Previous imaging research from 2015 showed that changing the contents of your working memory activates the parietal region of the brain, where we receive and process sensory information. Clearing the contents of your working memory, however, activates the prefrontal cortex, which is involved in complex cognitive processes like decision making.
Interestingly, volunteers in this study who had more trouble controlling their inner thoughts showed greater activity in the prefrontal cortex and Broca's area, which is associated with inner speech.
The 2015 research was conducted by several of the same authors involved in this new study and focuses on three distinct strategies for removing thoughts from your mind.
Lying down inside a functional magnetic resonance imaging (fMRI) machine, 50 participants were randomly shown pictures of famous faces, fruits, and recognisable scenes, which they actively thought about for four seconds apiece.
Creating 'brain signatures' for each one of these objects, participants were then told to either clear the thought with meditation, suppress the thought by focusing on it and then actively forgetting it, or replace the thought with another object seen in the study.

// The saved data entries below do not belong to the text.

## src/rtl/ahb_arb_pkg.sv

```systemverilog
// Shared encodings for the AHB bus arbiter: HTRANS values and arbiter FSM states.
package ahb_arb_pkg;

  localparam int unsigned HTRANS_W = 2;

  localparam logic [HTRANS_W-1:0] HTRANS_IDLE   = 2'd0;
  localparam logic [HTRANS_W-1:0] HTRANS_BUSY   = 2'd1;
  localparam logic [HTRANS_W-1:0] HTRANS_NONSEQ = 2'd2;
  localparam logic [HTRANS_W-1:0] HTRANS_SEQ    = 2'd3;

  typedef enum logic [1:0] {
    ST_PARK = 2'd0,
    ST_OWN  = 2'd1,
    ST_LOCK = 2'd2
  } arb_state_e;

endpackage

```

## src/rtl/rr_pick.sv

```systemverilog
// Combinational round-robin picker: first asserted request after index last_i, wrapping.
module rr_pick #(
  parameter int unsigned NMST = 2
) (
  input  logic [NMST-1:0]         req_i,
  input  logic [$clog2(NMST)-1:0] last_i,
  output logic [NMST-1:0]         gnt_c_o,
  output logic                    valid_c_o
);

  // Offset k walks last+1 .. last+NMST; the first hit wins, so last itself has lowest priority.
  always_comb begin
    gnt_c_o   = '0;
    valid_c_o = 1'b0;
    for (int unsigned k = 1; k <= NMST; k++) begin
      for (int unsigned i = 0; i < NMST; i++) begin
        if (!valid_c_o && req_i[i] && (((32'(last_i) + k) % NMST) == i)) begin
          gnt_c_o[i] = 1'b1;
          valid_c_o  = 1'b1;
        end
      end
    end
  end

endmodule

```

## src/rtl/ahb_arbiter.sv

```systemverilog
// AHB bus arbiter: round-robin grant at arbitration points, parking on DEF_MST, locked-transfer hold.
module ahb_arbiter
  import ahb_arb_pkg::*;
#(
  parameter int unsigned NMST    = 2,
  parameter int unsigned DEF_MST = 0
) (
  input  logic                    clk,
  input  logic                    rst,
  input  logic [NMST-1:0]         hbusreq,
  input  logic [NMST-1:0]         hlock,
  input  logic [1:0]              htrans,
  input  logic                    hready,
  output logic [NMST-1:0]         hgrant,
  output logic [$clog2(NMST)-1:0] hmaster,
  output logic                    hmastlock
);

  localparam int unsigned IDXW = $clog2(NMST);
  localparam logic [NMST-1:0] DEF_GNT = {{(NMST-1){1'b0}}, 1'b1} << DEF_MST;
  localparam logic [IDXW-1:0] DEF_IDX = IDXW'(DEF_MST);

  arb_state_e      state_q, state_d;
  logic [NMST-1:0] hgrant_q, hgrant_d;
  logic [IDXW-1:0] hmaster_q, hmaster_d;
  logic            hmastlock_q, hmastlock_d;

  logic [IDXW-1:0] gnt_idx;
  logic [NMST-1:0] pick_gnt;
  logic            pick_valid;
  logic            arb_ok;
  logic            owner_lock;
  logic            do_arb;

  // The round-robin pointer is the index of the current grant, so it needs no separate register.
  always_comb begin
    gnt_idx = '0;
    for (int unsigned i = 0; i < NMST; i++) begin
      if (hgrant_q[i]) gnt_idx = IDXW'(i);
    end
  end

  assign arb_ok     = hready && ((htrans == HTRANS_IDLE) || (htrans == HTRANS_NONSEQ));
  assign owner_lock = |(hlock & hgrant_q);

  rr_pick #(
    .NMST (NMST)
  ) u_rr_pick (
    .req_i     (hbusreq),
    .last_i    (gnt_idx),
    .gnt_c_o   (pick_gnt),
    .valid_c_o (pick_valid)
  );

  // Next state: LOCK holds the grant until an arbitration point sees the owner's hlock low.
  always_comb begin
    state_d     = state_q;
    hgrant_d    = hgrant_q;
    hmaster_d   = hmaster_q;
    hmastlock_d = hmastlock_q;
    do_arb      = 1'b0;

    case (state_q)
      ST_PARK: do_arb = arb_ok;
      ST_OWN: begin
        if (arb_ok) begin
          if (owner_lock) state_d = ST_LOCK;
          else            do_arb  = 1'b1;
        end
      end
      ST_LOCK: do_arb = arb_ok && !owner_lock;
      default: state_d = ST_PARK;
    endcase

    if (do_arb) begin
      if (pick_valid) begin
        hgrant_d = pick_gnt;
        state_d  = ST_OWN;
      end else begin
        hgrant_d = DEF_GNT;
        state_d  = ST_PARK;
      end
    end

    // Address-phase owner follows the grant one hready-qualified edge later.
    if (hready) begin
      hmaster_d   = gnt_idx;
      hmastlock_d = owner_lock;
    end
  end

  always_ff @(posedge clk) begin
    if (rst) begin
      state_q     <= ST_PARK;
      hgrant_q    <= DEF_GNT;
      hmaster_q   <= DEF_IDX;
      hmastlock_q <= 1'b0;
    end else begin
      state_q     <= state_d;
      hgrant_q    <= hgrant_d;
      hmaster_q   <= hmaster_d;
      hmastlock_q <= hmastlock_d;
    end
  end

  assign hgrant    = hgrant_q;
  assign hmaster   = hmaster_q;
  assign hmastlock = hmastlock_q;

endmodule
```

Analysing the resulting data with machine learning, researchers discovered a hierarchy of brain regions involved to varying degrees in controlling our thoughts, including the parietal and frontopolar regions, as well as the dorsolateral prefrontal, which is linked to attention and working memory.
What areas were involved in each situation and to what extent depended on the mental approach used by participants, ultimately resulting in different outcomes.
By looking at the brain's activity patterns, the team was able to show when a thought was actually removed from a person's working memory – a first for the field.
It's still not clear exactly what is happening to all this information in the brain, but it does suggest a thought can be rapidly and temporarily removed from our working memory with the right focus of attention. It can also be more permanently removed, making room for new thoughts, through proactive mental 'interference'.
"We found that if you really want a new idea to come into your mind, you need to deliberately force yourself to stop thinking about the old one," says Banich.
"The bottom line is: If you want to get something out of your mind quickly use 'clear' or 'replace'. But if you want to get something out of your mind so you can put in new information, 'suppress' works best."
If you're studying one subject, for instance, and you need to dive into another, you might want to try suppressing your working memory first.
When it comes to mental health, suppressing long-term memories is often considered a bad thing. In cases of PTSD, as the researchers point out, it can allow trauma to simmer under the surface, thereby increasing its impact. As a result of this thinking, exposure therapy is often used to actively address and restructure certain traumatic memories, so they bear less emotional and mental weight in the long run.
These new findings, however, suggest working memory may also be targeted for therapy, although this time through suppression.
Further research needs to explore how brain signatures and cognitive operations are impaired or disrupted in those with depression, anxiety, or PTSD. But once a memory has reached consciousness and entered a person's working memory, the authors think suppression might actually be a valuable initial tool for some, "as this process allows for the complete removal of the information from mind."
In comparison, replacing or clearing a thought from working memory only takes that item out of our conscious attention. While this deactivates the item's neural signature, it still leaves the information intact.
"It may be that training an individual to shift their attention by redirecting (i.e., replacing) thought or through mindfulness techniques (i.e., clearing thoughts) could be a fruitful first step followed by training to exert cognitive control to suppress the thought, and thereby reduce its potency," the authors conclude.
"Further work will need to explore these ideas, but our results, nonetheless, point the way to potentially fruitful translation to clinical practice."
The study was published in Nature Communication.